As for American university communities, in order to develop an inclusive learning environment and secure Chinese students’ degree completion, one issue is how this community can make the educational experience of students from People’s Republic of China less stressful. If the American academic community wants to be supportive, it needs to increase its cross-cultural awareness, adjust its assumptions and perceptions, and seek additional ways to interact with these students. If the American university community can be aware that Chinese students are very special, and, accordingly, their responses and needs are very different from American students and even different from other international students, Chinese students will feel less stressed in American educational environments.

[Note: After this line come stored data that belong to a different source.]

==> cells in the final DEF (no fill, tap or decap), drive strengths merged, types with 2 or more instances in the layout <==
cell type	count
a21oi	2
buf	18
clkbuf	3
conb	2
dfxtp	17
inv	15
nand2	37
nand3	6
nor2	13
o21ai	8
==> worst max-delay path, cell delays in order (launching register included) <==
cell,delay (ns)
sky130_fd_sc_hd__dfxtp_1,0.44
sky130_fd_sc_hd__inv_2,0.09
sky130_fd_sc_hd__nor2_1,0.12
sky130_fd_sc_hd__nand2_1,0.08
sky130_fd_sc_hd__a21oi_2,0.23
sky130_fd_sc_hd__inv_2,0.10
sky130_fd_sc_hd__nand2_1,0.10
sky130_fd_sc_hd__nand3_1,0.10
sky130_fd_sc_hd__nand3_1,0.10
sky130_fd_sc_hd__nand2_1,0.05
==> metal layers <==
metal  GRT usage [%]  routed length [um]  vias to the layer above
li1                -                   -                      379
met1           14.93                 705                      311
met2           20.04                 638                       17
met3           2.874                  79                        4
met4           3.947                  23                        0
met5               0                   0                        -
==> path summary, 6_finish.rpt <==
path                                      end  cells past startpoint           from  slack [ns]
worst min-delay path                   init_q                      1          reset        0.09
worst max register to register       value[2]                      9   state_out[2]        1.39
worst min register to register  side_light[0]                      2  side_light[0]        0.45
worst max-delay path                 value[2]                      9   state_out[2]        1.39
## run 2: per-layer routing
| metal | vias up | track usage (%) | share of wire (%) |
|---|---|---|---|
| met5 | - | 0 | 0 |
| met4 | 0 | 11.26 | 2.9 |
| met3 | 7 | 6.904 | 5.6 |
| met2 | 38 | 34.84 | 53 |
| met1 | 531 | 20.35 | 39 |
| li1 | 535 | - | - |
[src/rtl/uart_tx_serializer_pkg.sv]
// uart_pkg: shared FSM state type, line idle level and baud helper
// for the UART transmit serializer. No ports.
package uart_pkg;

  typedef enum logic [2:0] {
    IDLE,
    START,
    DATA,
    PARITY,
    STOP
  } uart_state_t;

  localparam logic IDLE_LEVEL = 1'b1;

  function automatic int clks_per_bit(
    input int clk_freq,
    input int baud
  );
    return clk_freq / baud;
  endfunction

endpackage

[src/rtl/uart_tx_serializer_if.sv]
// FIFO-to-serializer link: empty, tx_data (head word), transmit_complete (pop).
// master = FIFO side, slave = serializer side.
interface uart_tx_serializer_if #(
  parameter int DW = 7
);
  import uart_pkg::*;

  logic          empty;
  logic [DW:0]   tx_data;
  logic          transmit_complete;

  modport master (
    output empty,
    output tx_data,
    input  transmit_complete
  );

  modport slave (
    input  empty,
    input  tx_data,
    output transmit_complete
  );

endinterface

In addition to the increase their cross-cultural understanding toward students from China, additional support from faculty, students, and staff at American institutions would help as well. As for the language difficulties, the department or college can help to organize some tuition-free or tuition-reduced noncredit English classes or workshops to help Chinese students to overcome their English language deficiencies. Noncredit seminars and classes might be offered during a student’s first semester on campus. To deal with other academic problems which are related to the differences between the educational systems of China and the United States, just as Greer (2005) suggested, departments can offer orientation programs, in which instructors explicitly discuss the differences between the American and the Chinese academic cultures that are reflected in the teaching and learning methods and professors’ expectations about student academic performance. Also, the different value systems of the American and Chinese cultures should be addressed so that students have a context to understand what they experience in the American university outside of the classroom. Sessions focusing upon the dissimilar academic culture and academic milieu between China and America could shorten the crosscultural and academic adjustment time of Chinese students.

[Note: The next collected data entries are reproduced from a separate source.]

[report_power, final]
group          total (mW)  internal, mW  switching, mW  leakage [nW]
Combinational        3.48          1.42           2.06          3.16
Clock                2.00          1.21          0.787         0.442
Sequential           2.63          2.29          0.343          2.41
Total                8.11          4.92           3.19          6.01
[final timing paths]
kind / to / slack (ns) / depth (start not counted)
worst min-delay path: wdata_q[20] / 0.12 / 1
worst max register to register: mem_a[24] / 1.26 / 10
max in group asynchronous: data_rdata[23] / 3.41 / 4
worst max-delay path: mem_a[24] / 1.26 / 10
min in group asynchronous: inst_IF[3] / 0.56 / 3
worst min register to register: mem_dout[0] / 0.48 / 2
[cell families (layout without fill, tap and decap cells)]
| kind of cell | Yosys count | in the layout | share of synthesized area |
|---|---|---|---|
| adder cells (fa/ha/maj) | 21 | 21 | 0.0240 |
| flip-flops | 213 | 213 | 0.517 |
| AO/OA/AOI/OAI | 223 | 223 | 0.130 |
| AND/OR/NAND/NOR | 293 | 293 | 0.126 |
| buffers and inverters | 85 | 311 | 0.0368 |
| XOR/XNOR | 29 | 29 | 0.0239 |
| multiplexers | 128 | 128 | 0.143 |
===== config.mk =====
export PLATFORM = sky130hd
export DESIGN_NAME = punc_program_loader
export DESIGN_NICKNAME = d
export VERILOG_FILES = /design/src/rtl/punc_program_loader.sv
export SDC_FILE = /design/constraint.sdc
export NUM_CORES = 1
export LEC_CHECK = 0
export CORE_MARGIN = 10
export CORE_UTILIZATION = 40
export DETAILED_ROUTE_END_ITERATION = 10
export GPL_ROUTABILITY_DRIVEN = 0
export MAX_ROUTING_LAYER = met4
export PLACE_DENSITY_LB_ADDON = 0.25
export SLEW_MARGIN = 20
export SYNTH_ARGS = -nofsm -noshare
export SYNTH_HDL_FRONTEND = slang
export SYNTH_SLANG_ARGS = --single-unit
export TNS_END_PERCENT = 100

===== constraint.sdc =====
create_clock -name clk -period 4.15 [get_ports clk]
set_input_delay 0.415 -clock clk [delete_from_list [all_inputs] [get_ports clk]]
set_output_delay 0.415 -clock clk [all_outputs]
set_load 0.01 [all_outputs]

===== src/rtl/punc_program_loader.sv =====
// punc_program_loader: boot-time byte-stream loader that fills PUnC memory; optional LOADER_CHECKSUM_EN adds a frame checksum
module punc_program_loader #(
    parameter int MEM_DEPTH = 1024,
    parameter int ADDR_W    = 16
) (
    input  logic              clk,
    input  logic              rst,
    input  logic              start,
    input  logic [7:0]        in_data,
    input  logic              in_valid,
    output logic              in_ready,
    output logic [ADDR_W-1:0] mem_w_addr,
    output logic [15:0]       mem_w_data,
    output logic              mem_w_en,
    output logic              cpu_hold,
    output logic              busy,
    output logic              done,
    output logic              error,
    output logic [ADDR_W-1:0] words_written
);
    typedef enum logic [3:0] {
        IDLE, ADDR_HI, ADDR_LO, CNT_HI, CNT_LO, DATA_HI, DATA_LO, CSUM, DONE, ERROR
    } state_t;
`ifdef LOADER_CHECKSUM_EN
    localparam state_t FIN = CSUM;
`else
    localparam state_t FIN = DONE;
`endif
    localparam logic [ADDR_W:0] DEPTH = (ADDR_W+1)'(MEM_DEPTH);
    state_t            state_q, state_d;
    logic [ADDR_W-1:0] base_q, base_d, cnt_q, cnt_d, words_q, words_d, waddr_q, waddr_d;
    logic [7:0]        hi_q, hi_d;
    logic [15:0]       wdata_q, wdata_d;
    logic              wen_q, wen_d;
    logic              acc;
    logic [ADDR_W:0]   waddr_full;
    logic [ADDR_W-1:0] cnt_n, words_n;
`ifdef LOADER_CHECKSUM_EN
    logic [7:0]        sum_q, sum_d;
`endif
    assign busy          = !(state_q inside {IDLE, DONE, ERROR});
    assign in_ready      = busy;
    assign done          = state_q == DONE;
    assign error         = state_q == ERROR;
    assign cpu_hold      = busy | error;
    assign mem_w_en      = wen_q;
    assign mem_w_addr    = waddr_q;
    assign mem_w_data    = wdata_q;
    assign words_written = words_q;
    assign acc           = in_valid && in_ready;
    assign waddr_full    = {1'b0, base_q} + {1'b0, words_q};
    assign cnt_n         = {cnt_q[ADDR_W-9:0], in_data};
    assign words_n       = words_q + ADDR_W'(1);
    // next-state: frame parsing, bounds checks and write staging
    always_comb begin
        state_d = state_q;
        base_d  = base_q;
        cnt_d   = cnt_q;
        hi_d    = hi_q;
        wen_d   = 1'b0;
        waddr_d = waddr_q;
        wdata_d = wdata_q;
        words_d = words_q;
`ifdef LOADER_CHECKSUM_EN
        sum_d   = acc ? sum_q + in_data : sum_q;
`endif
        case (state_q)
            IDLE, DONE, ERROR: if (start) begin
                state_d = ADDR_HI;
                words_d = '0;
`ifdef LOADER_CHECKSUM_EN
                sum_d   = '0;
`endif
            end
            ADDR_HI: if (acc) begin
                base_d  = {base_q[ADDR_W-9:0], in_data};
                state_d = ADDR_LO;
            end
            ADDR_LO: if (acc) begin
                base_d  = {base_q[ADDR_W-9:0], in_data};
                state_d = CNT_HI;
            end
            CNT_HI: if (acc) begin
                cnt_d   = cnt_n;
                state_d = CNT_LO;
            end
            CNT_LO: if (acc) begin
                cnt_d   = cnt_n;
                state_d = cnt_n == '0 ? FIN : ({1'b0, base_q} >= DEPTH ? ERROR : DATA_HI);
            end
            DATA_HI: if (acc) begin
                hi_d    = in_data;
                state_d = DATA_LO;
            end
            DATA_LO: if (acc) begin
                if (waddr_full >= DEPTH) state_d = ERROR;
                else begin
                    wen_d   = 1'b1;
                    waddr_d = waddr_full[ADDR_W-1:0];
                    wdata_d = {hi_q, in_data};
                    words_d = words_n;
                    state_d = words_n == cnt_q ? FIN : DATA_HI;
                end
            end
`ifdef LOADER_CHECKSUM_EN
            CSUM: if (acc) state_d = 8'(sum_q + in_data) == 8'h00 ? DONE : ERROR;
`endif
            default: state_d = IDLE;
        endcase
    end
    // state and datapath registers; reset drops any staged write
    always_ff @(posedge clk) begin
        if (rst) begin
            state_q <= IDLE;
            base_q  <= '0;
            cnt_q   <= '0;
            hi_q    <= '0;
            wen_q   <= 1'b0;
            waddr_q <= '0;
            wdata_q <= '0;
            words_q <= '0;
`ifdef LOADER_CHECKSUM_EN
            sum_q   <= '0;
`endif
        end else begin
            state_q <= state_d;
            base_q  <= base_d;
            cnt_q   <= cnt_d;
            hi_q    <= hi_d;
            wen_q   <= wen_d;
            waddr_q <= waddr_d;
            wdata_q <= wdata_d;
            words_q <= words_d;
`ifdef LOADER_CHECKSUM_EN
            sum_q   <= sum_d;
`endif
        end
    end
endmodule


; Yosys cells after proc, flatten, opt, wreduce, memory -nomap -nowiden
; Cells that the tools add are included.
[totals]
reg_bits = 93
latch_bits = 0
ram_bits = 0
mem_bits_ro = 0
in_bits = 12
out_inout_bits = 54
word_cells = 66
n_memories = 0
[op_classes]
n_addsub = 2
n_mul = 0
n_div = 0
order_cmp = 2
n_eq_ne = 17
n_shift = 0
muxes = 17
n_bitwise = 4
n_reduce_logical = 16
[ops]
columns = cell, count
row1 = $mux 16, 3
row2 = $mux 4, 11
row3 = $pmux 16 s2, 1
row4 = $pmux 4 s7, 1
row5 = $add 16x16->17, 1
row6 = $ge 17x11->1 const B, 1
row7 = $add 16x1->16 const B, 1
row8 = $eq 16x16->1, 1
row9 = $ge 16x11->1 const B, 1
row10 = $logic_not 16->1, 1
row11 = $ne 2x2->1 const B, 8
row12 = $eq 4x3->1 const B, 3
row13 = $eq 4x2->1 const B, 2
row14 = $eq 4x4->1 const B, 2
row15 = $reduce_and 7->1, 1
row16 = $reduce_and 2->1, 3
row17 = $reduce_or 3->1, 2
row18 = $eq 4x1->1 const B, 1
row19 = $logic_not 4->1, 1
row20 = $reduce_and 4->1, 1
row21 = $reduce_or 2->1, 2
row22 = $not 1->1, 3
row23 = $reduce_and 3->1, 1
row24 = $reduce_bool 3->1, 1
row25 = other kinds (5), 5

; Depth between registers and ports, before layout
; Gate-level depths: netlist (run 1).
[depth]
depth_word = 6
mapped_depth = 12
mapped_depth_nobuf = 10

; Worst setup path after synthesis (run 1)
; Ideal clock, no wire load.
[synth_timing]
path_type = flip-flop to flip-flop
from = register words_q[0], in the netlist words_written[0]
to = register words_q[4], in the netlist words_written[4]
setup_ps = 87
t_arrival_ps = 3371
required_ps = 4063
setup_slack_ps = 692
stages_incl_launch_ff = 12
n_path_buf = 1
period_less_slack_ps = 3458
path_cell_list = dfxtp_1 -> ha_1 -> fa_1 -> a21o_1 -> a221o_1 -> a21oi_1 -> mux2_2 -> or2_1 -> or4_1 -> clkbuf_1 -> or4_1 -> o31ai_1
[synth_via]
elab_chain_cells = 4
elab_cells_between_ends = 8
cone_classes = 2 x add/sub / 1 x order compare / 1 x eq/ne / 3 x mux / 1 x reduce/logical
[synth_lines]
columns = element, line_no
row1 = "start, declared", 31  ; logic [ADDR_W-1:0] base_q, base_d, cnt_q, cnt_d, words_q, words_d, waddr_q, waddr_d;
row2 = "start signal, assigned", 133  ; words_q <= words_d;
row3 = $add 16x16->17 or $add 16x1->16 (tied branches), "51, 53"
row4 = $ge 17x11->1 or $mux 16 (tied branches), 96  ; if (waddr_full >= DEPTH) state_d = ERROR;
row5 = $ne 2x2->1 (no line) or $mux 16 (tied branches), n/a
row6 = $reduce_and 4->1 (no line) or $pmux 16 s2 (tied branches), n/a
; Parallel ways exist; a longest one is shown, timed or not. The select of a mux whose other input is x is not followed.
; A chain may end at the register's enable or synchronous reset.

; Worst setup path in the final report (run 1)
[layout_timing]
from = register base_q[0]
to = register words_q[9], in the netlist words_written[9]
[layout_via]
elab_chain_cells = 4
[layout_lines]
columns = element, line_no
row1 = "start, declared", 31
row2 = "start signal, assigned", 127  ; base_q <= base_d;
row3 = $add 16x16->17, 51  ; assign waddr_full = {1'b0, base_q} + {1'b0, words_q};
row4 = $ge 17x11->1, 96
row5 = $ne 2x2->1 (no line), n/a
row6 = $reduce_and 4->1 (no line), n/a
; No other way between the ends.

==> impl_metrics.py, run 1 <==
metrics = {
    "run_status": {
        "status": "finished clean",
    },
    "sta": {
        "fmax_mhz": 280,
        "setup_viol": 0,
        "final.setup.tns_ps": 0,
        "drv_slew": 0,
        "max_slew_margin_pct": 36.4,
        "tightest_slew_ps": 953,
        "grt_setup_unrepaired": "no",
        "skew_ps": 8.34,
        "fin_crit_ps": 3580,
        "fin_crit_sh_pct": 86.2,
        "hold_viol": 0,
    },
    "synth": {
        "synth_area_per_cell_sq_um": 8.12,
        "netlist_top_cells_area": "dfxtp_1 (37%), mux2i_1 (8.1%), nand2_1 (6.1%), a21oi_1 (5.3%), nor2_1 (4.5%)",
        "syn-cell-area_sq_um": 5060,
        "synth_edf_count": 0,
        "ys.flop_type": "dfxtp_1",
        "ys_seq_elements": 93,
        "yosysSeqAreaShare_pct": 36.8,
        "yosysTopAreaCell": "dfxtp_1",
        "synth_warnings": 0,
        "async_reset_ff_share_pct": 0,
        "synth_top_area_share_pct": 36.8,
        "syn_nets": 653,
        "ys_types": 60,
        "syn_inst": 623,
    },
    "detailed_routing": {
        "dr.pass1.iters": 5,
        "via_per_inst": 5.62,
        "drc_errors": 0,
        "ant_nets": 0,
        "drt_iter0_drc": 291,
        "vias": 4825,
        "wl_um": 14500,
        "wl_per_cell_um": 16.9,
    },
    "grt": {
        "track_usage_pct": 17.0,
        "grt_pass1_wl_um": 24200,
        "first_global_vias": 4711,
        "grt_max_degree": 64,
        "antenna_found_initial": 0,
        "overflow": 0,
    },
    "power_and_ir_drop": {
        "p_per_area_nw_per_um2": 353,
        "ir_worst_vdd_mv": 0.290,
        "leakagePower_uw": 0.00255,
        "power_uw": 2200,
    },
    "worst_setup_path": {
        "worstReg2RegStart": "base_q[0]",
        "cpMostUsedCell": "a21o_1",
        "crit_buf_inv": 1,
        "crit_path_top_delay_cell": "or4_1",
        "crit_type": "register to register",
        "cp.depth": 11,
        "start_kind": "register",
        "crit_end": "words_written[9]",
        "cpPeakStageDelay_ps": 540,
        "worst_ep_required_time_ps": 4440,
        "r2r_cells": 11,
        "cp_max_fo": 21,
        "r2r-end": "words_written[9]",
        "crit_chain": "ha_1, fa_1, a21o_1, a221o_1, a21oi_1, mux2_2, or2_1, or4_1, buf_4, o31ai_1, a21o_1",
        "crit_start": "base_q[0]",
        "rrSetupSlack_ps": 570,
        "setup.worst_path.end_class": "register",
        "crit_family": "compound AO/OA/AOI/OAI gates",
        "crit_arrival_ps": 3870,
    },
    "finish": {
        "antenna_cells": 0,
        "syn_to_final_growth_pct": 23.3,
        "fin_nets": 712,
        "layout-drive-gt1-share_pct": 6.84,
    },
    "clock_network": {
        "postCtsHoldBufs": 0,
        "cts_tree": "done",
        "post_cts_buffers": 0,
        "cts.sinks": 93,
        "root_buffer": "clkbuf_16",
        "cts_resized": 0,
        "htreeDepth": 3,
        "insertion_delay_ps": 350,
        "clock_tree.buffer_depth": 2,
        "numCtsBuffers": 9,
        "path_clk_slew_ps": 70,
    },
    "floorplanning": {
        "core_area_sq_um": 12500,
        "die_w_um": 132,
        "initial_core_util_pct": 40.4,
        "die-height_um": 132,
        "die-area_sq_um": 17500,
        "num_rows": 41,
        "ios": 66,
    },
    "place": {
        "port-buffer-count": 65,
        "hpwl_um": 10800,
    },
    "job": {
        "maxCapViolCount": 0,
    },
    "hold_path": {
        "worstHoldPathType": "register to register",
    },
}
-- layout by cell type, fill, tap and decap left out, drive strengths merged, types with 6 or more instances in the layout --
cell and count:
nor4 9, a21oi 56, nand2 82, clkdlybuf4s50 64, nor2b 7, ha 17, xnor2 17, and2 6
a21o 11, or4 8, mux2i 41, and3 7, inv 10, nand3 21, nand4 10, o21ai 27
buf 22, clkbuf 9, nor2 61, nor3 15, or3 9, xor2 16, dfxtp 93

Moreover, an awareness of more of the services available to students on the campus should be included in orientation programs. As the current study suggested, a large number of Chinese students did not know how the counseling service works. Most of them did not use the counseling services or other student services when they had problems. They usually turned to their family or other Chinese students for help when they were in crisis or in trouble. Also, American universities should provide special workshops and counseling programs for foreign students who suffer behavior and emotional problems associated with their cultural adjustment.

American university should maintain an International Student Affairs Department (International Student Office) with qualified staff to work on foreign student issues. The international student office needs to be increasingly aware of the special problems of Chinese students. Counseling services need to reach out to provide more counseling opportunities to Chinese students. Counselors should become more aware of the culture background of Chinese students in order to help students understand the type of counseling services offered, why they are offered, and how these services could help meet their needs and problems. As the current study revealed, Chinese students favored having a counselor of the same ethnic background. The training and hiring of more qualified Chinese counselors at American universities is an issue worthy of future research.

The current study indicated most Chinese students received limited financial information from their advisors or friends. Various methods should be employed to make sure Chinese students can access as much information on possible financial resources or part-time job opportunities in their departments or colleges as possible.

As Yeh (2000) suggested, American universities should represent foreign students to foster the legitimate interests of foreign students whenever immigration issues are involved. At the same time, the university should be more sensitive to those difficulties which may befall Chinese international students with limited resources.